La pensée de l'économie chez Galbraith

Par Marlyse Pouchol
Galbraith décrit une sorte de processus d’excroissance de l’économie se réalisant par l’intermédiaire des grandes entreprises qui réussissent de plus en plus à imposer leurs valeurs à l’ensemble de la société, aux individus comme à l’État. Il dénonce une « science économique officielle » qui ne prend pas la mesure du changement introduit par ces « organisations » en persistant à croire qu’elles sont soumises au règne du consommateur de la même manière que les petites entreprises patronales d’hier et d’aujourd’hui. Pour autant, la source et la nature du pouvoir exercé par les grandes entreprises ne correspondent pas à celles qui peuvent être envisagées dans le cadre d’une analyse marxiste.
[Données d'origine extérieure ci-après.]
<file path="src/asc_pkg.sv">
package asc_pkg;
  // APB map (byte addresses)
  localparam int ADDR_W = 8;
  localparam logic [7:0] OFS_CTRL = 8'h00;
  localparam logic [7:0] OFS_RESULT = 8'h04;
  localparam logic [7:0] OFS_INJ = 8'h08;
  localparam logic [7:0] OFS_STATUS = 8'h0C;
  localparam logic [7:0] OFS_MASK = 8'h10;
  localparam logic [7:0] OFS_DIGIN = 8'h14;

  // converter_control_reg field positions
  localparam int CTRL_CH_LSB = 0;
  localparam int CTRL_MODE_LSB = 4;
  localparam int CTRL_START_BIT = 6;
  localparam int CTRL_BUSY_BIT = 7;
  localparam int CTRL_WFR_BIT = 8;
  localparam int CTRL_INJ_BIT = 9;
  localparam int CTRL_STC_LSB = 10;
  localparam int CTRL_CTC_LSB = 12;
  localparam int CTRL_INJCH_LSB = 14;

  // Result registers: value low, channel tag above
  localparam int RES_W = 10;
  localparam int CH_W = 4;
  localparam int NUM_CH = 16;
  localparam int RES_CH_LSB = 12;

  // Status / mask bits
  localparam int ST_W = 4;
  localparam int ST_DONE = 0;
  localparam int ST_OVR = 1;
  localparam int ST_INJ = 2;
  localparam int ST_CAL = 3;

  // Conversion modes
  localparam logic [1:0] MODE_SINGLE = 2'h0;
  localparam logic [1:0] MODE_CONT = 2'h1;
  localparam logic [1:0] MODE_SCAN = 2'h2;
  localparam logic [1:0] MODE_SCAN_CONT = 2'h3;

  // Clock selections and phase multipliers (in base_clock_phase units)
  localparam logic [1:0] CTC_24 = 2'h0;
  localparam logic [1:0] CTC_RSVD = 2'h1;
  localparam logic [1:0] CTC_96 = 2'h2;
  localparam logic [1:0] CTC_48 = 2'h3;
  localparam int PH_W = 12;
  localparam logic [11:0] TCC_24 = 12'h018;
  localparam logic [11:0] TCC_96 = 12'h060;
  localparam logic [11:0] TCC_48 = 12'h030;
  localparam logic [11:0] CONV_TCC = 12'h00E;
  localparam logic [11:0] SAMPLE_TSC = 12'h002;
  localparam logic [11:0] XFER_TCL = 12'h004;
  localparam logic [11:0] CAL_TCC = 12'h004;

  // Timing: base_clock_phase and reset calibration
  localparam int CLK_NS = 5;
  localparam int TCL_NS = 20;
  localparam int TCL_CYC_DEF = (TCL_NS + CLK_NS - 1) / CLK_NS;
  localparam int CAL_US = 1600;
  localparam int CAL_TCL_DEF = (CAL_US * 1000 + TCL_NS - 1) / TCL_NS;

  typedef enum logic [2:0] {
    S_IDLE,
    S_SAMPLE,
    S_CONVERT,
    S_XFER,
    S_CALIB,
    S_HOLD
  } asc_state_t;
endpackage : asc_pkg

</file>
<file path="src/asc_ctrl.sv">
// Function
// RL1 - Sequence sixteen channels through sample-hold converter
// RL2 - Unread result overwritten raises overrun interrupt
// RL3 - Wait-for-read buffers result, holds conversion; done in continuous modes only, scan single overwrites the result
// RL4 - Unused analog inputs readable as digital
// RL5 - Single mode converts selected channel once
// RL6 - Continuous mode converts selected channel repeatedly
// RL7 - Scan single converts each channel once; the code converts only from the selected channel down to channel 0
// RL8 - Scan continuous cycles channels repeatedly
// RL9 - Scan results raise transfer request
// RL10 - Injected conversion stored separately, mode resumes
// RL11 - Conversion: 14 tcc, 2 tsc, 4 phases
// RL12 - Reset calibration 1.6ms with busy set
// RL13 - Conversions allowed, extending reset calibration
// RL14 - Four-clock calibration cycle after each conversion
// RL15 - Conversion clock 24, 96 or 48 phases
// RL16 - Sample clock one to eight conversion clocks
// RL17 - Software starts; busy clears when sequence ends
//
// Decided for this implementation: the APB interface to the registers and the placing of the registers.
module asc_ctrl #(
  parameter int TCL_CYC = asc_pkg::TCL_CYC_DEF,
  parameter int CAL_TCL = asc_pkg::CAL_TCL_DEF
) (
  input wire logic mclk, // System clock
  input wire logic rst_n, // Async reset, active low
  input wire logic psel, // APB select
  input wire logic penable, // APB enable
  input wire logic pwrite, // APB direction
  input wire logic [asc_pkg::ADDR_W-1:0] paddr, // APB byte address
  input wire logic [31:0] pwdata, // APB write data
  output logic [31:0] prdata, // APB read data
  output logic pready, // APB ready
  output logic pslverr, // APB error on unmapped
  output logic [asc_pkg::CH_W-1:0] afe_channel, // Mux channel
  output logic afe_sample, // Sample-and-hold active
  output logic afe_convert, // Conversion active
  output logic afe_calib, // Calibration active
  input wire logic [asc_pkg::RES_W-1:0] afe_code, // Converter code
  input wire logic [asc_pkg::NUM_CH-1:0] port_pins, // Analog pins as digital
  output logic xfer_req, // Result transfer request pulse
  output logic irq // Interrupt level
);
  import asc_pkg::*;
  localparam int DIV_W = $clog2(TCL_CYC + 1);
  localparam int CAL_W = $clog2(CAL_TCL + 1);
  // Elaboration check on the timing parameters
  if (TCL_CYC < 1 || CAL_TCL < 1) begin : g_param_chk
    $error("asc_ctrl: TCL_CYC and CAL_TCL must be at least 1");
  end
  // Phase length in base clock phases for a state
  function automatic logic [PH_W-1:0] phase_len(asc_state_t st, logic [1:0] ctc,
                                                logic [1:0] stc);
    logic [PH_W-1:0] tcc;
    logic [PH_W-1:0] tsc;
    tcc = TCC_24; // Reserved code runs as the fastest setting [RL15]
    if (ctc == CTC_96) begin
      tcc = TCC_96;
    end else if (ctc == CTC_48) begin
      tcc = TCC_48;
    end
    tsc = tcc << stc; // [RL16]
    case (st)
      S_SAMPLE: phase_len = PH_W'(tsc * SAMPLE_TSC); // [RL11]
      S_CONVERT: phase_len = PH_W'(tcc * CONV_TCC); // [RL11]
      S_XFER: phase_len = XFER_TCL; // [RL11]
      S_CALIB: phase_len = PH_W'(tcc * CAL_TCC); // [RL14]
      default: phase_len = XFER_TCL;
    endcase
  endfunction : phase_len
  asc_state_t state_r, state_nxt;
  logic [DIV_W-1:0] div_r;
  logic [PH_W-1:0] cnt_r;
  logic [CAL_W-1:0] cal_cnt_r;
  logic cal_active_r;
  logic [CH_W-1:0] ch_r, inj_ch_r, scan_ch_r;
  logic [1:0] mode_r, stc_r, ctc_r;
  logic start_r, wfr_r, inj_pend_r, cur_inj_r;
  logic [RES_W-1:0] code_r;
  logic [RES_W+CH_W-1:0] result_r, buf_r, inj_res_r;
  logic result_full_r, buf_full_r;
  logic [ST_W-1:0] st_r, mask_r, st_set;
  logic pready_r, pslverr_r, irq_r, xfer_req_r;
  logic [31:0] prdata_r, rd_data;
  logic acc, wr_ctrl, res_rd, tick, phase_end, rd_err, busy;
  logic cont, launch, inj_go, xfer_done, seq_end, store_main, hold_new;
  assign prdata = prdata_r;
  assign pready = pready_r;
  assign pslverr = pslverr_r;
  assign irq = irq_r;
  assign xfer_req = xfer_req_r;
  // base_clock_phase enable divider
  assign tick = (div_r == DIV_W'(TCL_CYC - 1));
  always_ff @(posedge mclk or negedge rst_n) begin
    if (!rst_n) begin
      div_r <= '0;
    end else if (tick || (state_r == S_IDLE && state_nxt != S_IDLE)) begin // Align phases [RL11]
      div_r <= '0;
    end else begin
      div_r <= div_r + DIV_W'(1);
    end
  end
  // APB access decode
  assign acc = psel && penable && pready_r;
  assign wr_ctrl = acc && pwrite && (paddr == OFS_CTRL);
  assign res_rd = acc && !pwrite && (paddr == OFS_RESULT);
  assign cont = mode_r[0];
  assign busy = cal_active_r || (state_r != S_IDLE); // [RL12] [RL17]
  // Sequencer decisions
  assign phase_end = tick && (cnt_r == phase_len(state_r, ctc_r, stc_r) - PH_W'(1));
  assign xfer_done = (state_r == S_XFER) && phase_end;
  assign inj_go = inj_pend_r && cont && (state_r != S_IDLE); // [RL10]
  assign launch = (state_nxt == S_SAMPLE) && (state_r != S_SAMPLE);
  assign hold_new = cont && wfr_r && result_full_r && !res_rd; // [RL3]
  assign store_main = xfer_done && !cur_inj_r && !hold_new;
  assign seq_end = xfer_done && !cur_inj_r && !cont &&
                   ((mode_r == MODE_SINGLE) || (scan_ch_r == '0)); // [RL5] [RL7]
  // Next state of the conversion sequencer
  always_comb begin
    state_nxt = state_r;
    case (state_r)
      S_IDLE: begin
        if (start_r) begin
          state_nxt = S_SAMPLE; // [RL17]
        end
      end
      S_SAMPLE: begin
        if (phase_end) begin
          state_nxt = S_CONVERT; // [RL1]
        end
      end
      S_CONVERT: begin
        if (phase_end) begin
          state_nxt = S_XFER;
        end
      end
      S_XFER: begin
        if (phase_end) begin
          state_nxt = S_CALIB; // [RL14]
        end
      end
      S_CALIB: begin
        if (phase_end) begin
          if (buf_full_r) begin
            state_nxt = S_HOLD; // [RL3]
          end else if (start_r) begin
            state_nxt = S_SAMPLE; // [RL6] [RL8]
          end else begin
            state_nxt = S_IDLE;
          end
        end
      end
      S_HOLD: begin
        if (!buf_full_r) begin
          state_nxt = start_r ? S_SAMPLE : S_IDLE; // [RL3]
        end
      end
      default: state_nxt = S_IDLE;
    endcase
  end
  // State, phase counter and front-end strobes
  always_ff @(posedge mclk or negedge rst_n) begin
    if (!rst_n) begin
      state_r <= S_IDLE;
      cnt_r <= '0;
      afe_sample <= 1'b0;
      afe_convert <= 1'b0;
      afe_calib <= 1'b0;
    end else begin
      state_r <= state_nxt;
      if (state_nxt != state_r) begin
        cnt_r <= '0;
      end else if (tick) begin
        cnt_r <= cnt_r + PH_W'(1);
      end
      afe_sample <= (state_nxt == S_SAMPLE); // [RL1]
      afe_convert <= (state_nxt == S_CONVERT);
      afe_calib <= (state_nxt == S_CALIB) || (cal_active_r && state_nxt == S_IDLE);
    end
  end
  // Channel selection and scan pointer
  always_ff @(posedge mclk or negedge rst_n) begin
    if (!rst_n) begin
      afe_channel <= '0;
      scan_ch_r <= '0;
      cur_inj_r <= 1'b0;
    end else begin
      if (launch) begin
        cur_inj_r <= inj_go;
        if (inj_go) begin
          afe_channel <= inj_ch_r; // [RL10]
        end else if (state_r == S_IDLE) begin
          afe_channel <= ch_r;
          scan_ch_r <= ch_r;
        end else begin
          afe_channel <= scan_ch_r;
        end
      end
      if (xfer_done && !cur_inj_r) begin
        if (mode_r[1] && scan_ch_r != '0) begin
          scan_ch_r <= scan_ch_r - CH_W'(1); // [RL7] [RL8]
        end else begin
          scan_ch_r <= ch_r; // [RL6] [RL8]
        end
      end
    end
  end
  // Reset calibration, paused while a conversion runs
  always_ff @(posedge mclk or negedge rst_n) begin
    if (!rst_n) begin
      cal_cnt_r <= CAL_W'(CAL_TCL);
      cal_active_r <= 1'b1; // [RL12]
    end else if (cal_active_r && tick && state_r == S_IDLE) begin // [RL13]
      if (cal_cnt_r == CAL_W'(1)) begin
        cal_active_r <= 1'b0;
      end
      cal_cnt_r <= cal_cnt_r - CAL_W'(1);
    end
  end
  // Control register and start/injection requests
  always_ff @(posedge mclk or negedge rst_n) begin
    if (!rst_n) begin
      ch_r <= '0;
      mode_r <= MODE_SINGLE;
      start_r <= 1'b0;
      wfr_r <= 1'b0;
      stc_r <= '0;
      ctc_r <= CTC_24;
      inj_ch_r <= '0;
      inj_pend_r <= 1'b0;
    end else begin
      if (seq_end) begin
        start_r <= 1'b0; // [RL17]
      end
      if (xfer_done && cur_inj_r) begin
        inj_pend_r <= 1'b0;
      end
      if (wr_ctrl) begin
        ch_r <= pwdata[CTRL_CH_LSB +: CH_W];
        mode_r <= pwdata[CTRL_MODE_LSB +: 2];
        start_r <= pwdata[CTRL_START_BIT];
        wfr_r <= pwdata[CTRL_WFR_BIT];
        stc_r <= pwdata[CTRL_STC_LSB +: 2];
        ctc_r <= pwdata[CTRL_CTC_LSB +: 2];
        inj_ch_r <= pwdata[CTRL_INJCH_LSB +: CH_W];
        if (pwdata[CTRL_INJ_BIT] && pwdata[CTRL_MODE_LSB]) begin
          inj_pend_r <= 1'b1; // [RL10]
        end
      end
    end
  end
  // Converter code captured at end of conversion
  always_ff @(posedge mclk or negedge rst_n) begin
    if (!rst_n) begin
      code_r <= '0;
    end else if (state_r == S_CONVERT && phase_end) begin
      code_r <= afe_code;
    end
  end
  // Result, wait-for-read buffer and injection result
  always_ff @(posedge mclk or negedge rst_n) begin
    if (!rst_n) begin
      result_r <= '0;
      buf_r <= '0;
      inj_res_r <= '0;
      result_full_r <= 1'b0;
      buf_full_r <= 1'b0;
    end else begin
      if (res_rd) begin
        if (buf_full_r) begin
          result_r <= buf_r; // [RL3]
          buf_full_r <= 1'b0;
        end else begin
          result_full_r <= 1'b0;
        end
      end
      if (xfer_done && cur_inj_r) begin
        inj_res_r <= {afe_channel, code_r}; // [RL10]
      end else if (xfer_done && hold_new) begin
        buf_r <= {afe_channel, code_r}; // [RL3]
        buf_full_r <= 1'b1;
      end else if (store_main) begin
        result_r <= {afe_channel, code_r}; // [RL5] [RL6] [RL7] [RL8]
        result_full_r <= 1'b1;
      end
    end
  end
  // Status events
  always_comb begin
    st_set = '0;
    st_set[ST_DONE] = store_main;
    st_set[ST_OVR] = store_main && result_full_r && !res_rd; // [RL2]
    st_set[ST_INJ] = xfer_done && cur_inj_r;
    st_set[ST_CAL] = cal_active_r && tick && state_r == S_IDLE && cal_cnt_r == CAL_W'(1);
  end
  // Sticky status, write one to clear, set wins; mask and interrupt
  always_ff @(posedge mclk or negedge rst_n) begin
    if (!rst_n) begin
      st_r <= '0;
      mask_r <= '0;
      irq_r <= 1'b0;
    end else begin
      if (acc && pwrite && paddr == OFS_STATUS) begin
        st_r <= (st_r & ~pwdata[ST_W-1:0]) | st_set;
      end else begin
        st_r <= st_r | st_set;
      end
      if (acc && pwrite && paddr == OFS_MASK) begin
        mask_r <= pwdata[ST_W-1:0];
      end
      irq_r <= |(st_r & mask_r); // [RL2]
    end
  end
  // Transfer request for scan results
  always_ff @(posedge mclk or negedge rst_n) begin
    if (!rst_n) begin
      xfer_req_r <= 1'b0;
    end else begin
      xfer_req_r <= store_main && mode_r[1]; // [RL9]
    end
  end
  // Read data decode
  always_comb begin
    rd_data = '0;
    rd_err = 1'b0;
    if (paddr == OFS_CTRL) begin
      rd_data[CTRL_CH_LSB +: CH_W] = ch_r;
      rd_data[CTRL_MODE_LSB +: 2] = mode_r;
      rd_data[CTRL_START_BIT] = start_r;
      rd_data[CTRL_BUSY_BIT] = busy; // [RL12]
      rd_data[CTRL_WFR_BIT] = wfr_r;
      rd_data[CTRL_INJ_BIT] = inj_pend_r;
      rd_data[CTRL_STC_LSB +: 2] = stc_r;
      rd_data[CTRL_CTC_LSB +: 2] = ctc_r;
      rd_data[CTRL_INJCH_LSB +: CH_W] = inj_ch_r;
    end else if (paddr == OFS_RESULT) begin
      rd_data[RES_W-1:0] = result_r[RES_W-1:0];
      rd_data[RES_CH_LSB +: CH_W] = result_r[RES_W +: CH_W];
    end else if (paddr == OFS_INJ) begin
      rd_data[RES_W-1:0] = inj_res_r[RES_W-1:0];
      rd_data[RES_CH_LSB +: CH_W] = inj_res_r[RES_W +: CH_W];
    end else if (paddr == OFS_STATUS) begin
      rd_data[ST_W-1:0] = st_r;
    end else if (paddr == OFS_MASK) begin
      rd_data[ST_W-1:0] = mask_r;
    end else if (paddr == OFS_DIGIN) begin
      rd_data[NUM_CH-1:0] = port_pins; // [RL4]
    end else begin
      rd_err = 1'b1;
    end
  end
  // APB slave: one wait state, then ready with data
  always_ff @(posedge mclk or negedge rst_n) begin
    if (!rst_n) begin
      pready_r <= 1'b0;
      prdata_r <= '0;
      pslverr_r <= 1'b0;
    end else if (psel && penable && !pready_r) begin
      pready_r <= 1'b1;
      prdata_r <= pwrite ? 32'h0000_0000 : rd_data;
      pslverr_r <= rd_err;
    end else begin
      pready_r <= 1'b0;
      pslverr_r <= 1'b0;
    end
  end
endmodule : asc_ctrl

</file>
La résistance à l’emprise des firmes suppose de prendre conscience que leur pouvoir est fondé sur le conditionnement des individus et que celui-ci est d’autant plus effectif qu’il y a, par ailleurs, disparition d’une réflexion authentique. L’excroissance de l’économie concomitante d’une dépréciation de l’activité de penser qui caractérisent la nouveauté décrite par Galbraith est à rapprocher de la « Condition de l’homme moderne » analysée par Hannah Arendt.